American contemporary artist (born 1965)

Paul Rusconi (born 1965, in California) is an American contemporary artist who began as a post-war and contemporary art dealer based in Los Angeles.

==Life and work==
Rusconi was born in California. He studied at Pepperdine University and is now a contemporary artist living and working in Los Angeles.

Rusconi investigates the portrait with his own photo-based images as well as found or sourced images from popular culture. His work is a digital screening process often combined with nail polish, oil paint, engine enamel and monochromatic photography. The work is layered and framed. The shadow image on the monochromatic photographic is a simple projection through the Plexiglas. There is no image on the actual photograph until one is projected on it by the digital screen.
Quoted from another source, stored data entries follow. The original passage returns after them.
Source: an optimization exercise on an open RTL-to-GDS flow (aim: small area, a short achievable clock period and few clock cycles per item). Production flows keep margins and buffers that such runs may drop.
The RTL was checked by simulation tests, not by an equivalence proof against the original design.

## flow/config.mk

```make
export PLATFORM = sky130hd
export DESIGN_NAME = fft1024
export DESIGN_NICKNAME = fft1024
export VERILOG_FILES = /design/flow/design.v
export SDC_FILE = /design/flow/constraint.sdc
export NUM_CORES = 4
export LEC_CHECK = 0
export ABC_AREA = 1
export CAP_MARGIN = 20
export CORE_MARGIN = 2
export CORE_UTILIZATION = 40
export SLEW_MARGIN = 20
```

## flow/constraint.sdc

```tcl
create_clock -name core_clock -period 16.0 [get_ports {clk}]
set_input_delay 3.2000 -clock core_clock [delete_from_list [all_inputs] [get_ports {clk}]]
set_output_delay 3.2000 -clock core_clock [all_outputs]
set_load 0.01 [all_outputs]
```
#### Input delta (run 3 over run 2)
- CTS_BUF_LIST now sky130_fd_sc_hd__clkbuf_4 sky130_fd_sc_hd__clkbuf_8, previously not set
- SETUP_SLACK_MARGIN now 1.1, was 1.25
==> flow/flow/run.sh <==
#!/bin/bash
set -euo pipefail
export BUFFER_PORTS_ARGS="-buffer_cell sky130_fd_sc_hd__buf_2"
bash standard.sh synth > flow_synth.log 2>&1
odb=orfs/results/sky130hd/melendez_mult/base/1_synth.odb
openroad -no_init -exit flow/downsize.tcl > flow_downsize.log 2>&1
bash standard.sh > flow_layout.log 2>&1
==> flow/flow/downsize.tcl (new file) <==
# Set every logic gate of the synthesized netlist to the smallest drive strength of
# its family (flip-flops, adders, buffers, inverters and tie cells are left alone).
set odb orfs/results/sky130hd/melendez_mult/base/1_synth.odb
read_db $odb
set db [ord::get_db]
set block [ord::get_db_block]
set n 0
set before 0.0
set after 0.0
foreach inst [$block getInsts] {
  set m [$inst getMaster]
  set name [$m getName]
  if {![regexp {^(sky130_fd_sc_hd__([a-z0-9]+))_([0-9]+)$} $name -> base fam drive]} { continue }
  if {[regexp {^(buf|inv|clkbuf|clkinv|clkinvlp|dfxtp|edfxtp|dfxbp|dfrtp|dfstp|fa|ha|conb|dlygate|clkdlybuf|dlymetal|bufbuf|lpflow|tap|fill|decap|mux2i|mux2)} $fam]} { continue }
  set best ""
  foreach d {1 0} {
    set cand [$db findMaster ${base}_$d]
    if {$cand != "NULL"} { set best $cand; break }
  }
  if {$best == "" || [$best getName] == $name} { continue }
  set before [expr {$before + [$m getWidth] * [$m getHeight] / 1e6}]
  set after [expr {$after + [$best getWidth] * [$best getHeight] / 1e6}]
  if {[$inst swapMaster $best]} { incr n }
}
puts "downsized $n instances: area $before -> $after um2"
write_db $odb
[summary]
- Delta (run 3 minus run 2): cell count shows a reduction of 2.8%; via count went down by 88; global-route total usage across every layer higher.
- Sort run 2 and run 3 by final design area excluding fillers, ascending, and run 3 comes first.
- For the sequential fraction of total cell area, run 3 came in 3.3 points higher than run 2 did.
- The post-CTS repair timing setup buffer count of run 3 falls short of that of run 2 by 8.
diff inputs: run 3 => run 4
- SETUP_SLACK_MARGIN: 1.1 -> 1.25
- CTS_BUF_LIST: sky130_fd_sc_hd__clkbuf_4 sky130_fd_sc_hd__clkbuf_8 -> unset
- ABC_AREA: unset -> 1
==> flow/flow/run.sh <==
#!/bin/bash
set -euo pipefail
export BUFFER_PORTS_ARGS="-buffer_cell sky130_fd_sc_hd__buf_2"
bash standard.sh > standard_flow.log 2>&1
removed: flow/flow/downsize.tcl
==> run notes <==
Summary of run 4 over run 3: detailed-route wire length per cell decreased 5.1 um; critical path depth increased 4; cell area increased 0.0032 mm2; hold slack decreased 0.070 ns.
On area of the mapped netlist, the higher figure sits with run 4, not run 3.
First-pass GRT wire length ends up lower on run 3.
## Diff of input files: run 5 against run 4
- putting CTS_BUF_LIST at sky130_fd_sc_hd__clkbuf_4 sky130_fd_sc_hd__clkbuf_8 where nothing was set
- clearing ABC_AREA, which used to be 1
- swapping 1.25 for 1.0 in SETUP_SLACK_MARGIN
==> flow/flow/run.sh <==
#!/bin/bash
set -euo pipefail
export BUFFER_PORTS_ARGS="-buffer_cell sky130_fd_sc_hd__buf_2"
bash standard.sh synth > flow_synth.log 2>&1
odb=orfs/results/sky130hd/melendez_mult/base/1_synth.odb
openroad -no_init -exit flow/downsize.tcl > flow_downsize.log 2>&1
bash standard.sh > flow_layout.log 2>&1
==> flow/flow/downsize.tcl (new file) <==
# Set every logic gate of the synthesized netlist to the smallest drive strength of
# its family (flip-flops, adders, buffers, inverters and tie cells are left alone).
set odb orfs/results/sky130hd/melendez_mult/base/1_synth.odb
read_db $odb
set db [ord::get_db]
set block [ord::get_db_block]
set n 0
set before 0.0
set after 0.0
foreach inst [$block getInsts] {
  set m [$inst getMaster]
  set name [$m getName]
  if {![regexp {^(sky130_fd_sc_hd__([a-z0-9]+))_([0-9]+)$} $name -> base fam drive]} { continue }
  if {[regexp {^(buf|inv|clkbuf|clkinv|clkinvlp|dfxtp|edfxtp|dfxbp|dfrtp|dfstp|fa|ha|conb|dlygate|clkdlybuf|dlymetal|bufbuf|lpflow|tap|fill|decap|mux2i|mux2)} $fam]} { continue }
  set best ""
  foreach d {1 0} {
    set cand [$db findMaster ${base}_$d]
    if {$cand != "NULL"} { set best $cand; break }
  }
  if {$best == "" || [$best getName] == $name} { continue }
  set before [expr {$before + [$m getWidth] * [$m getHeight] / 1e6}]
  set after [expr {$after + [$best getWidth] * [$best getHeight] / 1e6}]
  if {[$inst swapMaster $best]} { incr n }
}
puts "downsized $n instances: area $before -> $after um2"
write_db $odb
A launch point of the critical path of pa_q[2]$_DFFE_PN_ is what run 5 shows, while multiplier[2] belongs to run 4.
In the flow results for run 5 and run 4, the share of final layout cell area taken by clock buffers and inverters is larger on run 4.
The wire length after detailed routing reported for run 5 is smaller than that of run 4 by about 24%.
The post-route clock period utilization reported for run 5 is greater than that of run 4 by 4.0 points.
His own photography is used for images that create a grey scale from blue, magenta, yellow and black. Up close all that is evident are colorful dots – and from about 12 feet away – those dots turn into a grey scale or what looks to be a black-and-white image. This notion came from the observation that a grey-scale could be created from color and therefore such a grey-scale could be broken down into color. The subjects have included artists, musicians, politicians and currently with his fascination of pop-culture and its huge and wide-reaching skate sub-culture Rusconi focuses his current group of portraits on today's 14 most influential skateboarders in the world.

Untitled (No Way Out) features an image of Tom Cruise and wife Katie Holmes from a magazine cover. The solid background reflects the shadow of the silkscreen. Untitled (Tyra) is a contemporary glamour portrait featuring a vignette of model Tyra Banks.

Works by Rusconi are included in the collections of numerous private homes and public art institutions, including The Frederick R. Weisman Art Foundation, the Interface Foundation, the Castilla Foundation, Madrid and the Carnegie Art Museum, Photos and Phantasy: Selections from the Frederick R. Weisman Art Foundation, March 8, 2008 – May 18, 2008.

On June 17, 2011, Rusconi was arrested on suspicion of committing lewd acts on his 20-month-old twin daughters and using them to create child pornography. The children's nanny and her husband made the allegations after seeing photos that Rusconi had taken of himself with his daughters in a bathtub. On May 11, 2012, Rusconi was cleared of all charges. He filed suit against his accusers who he believed targeted him because he is a gay single father.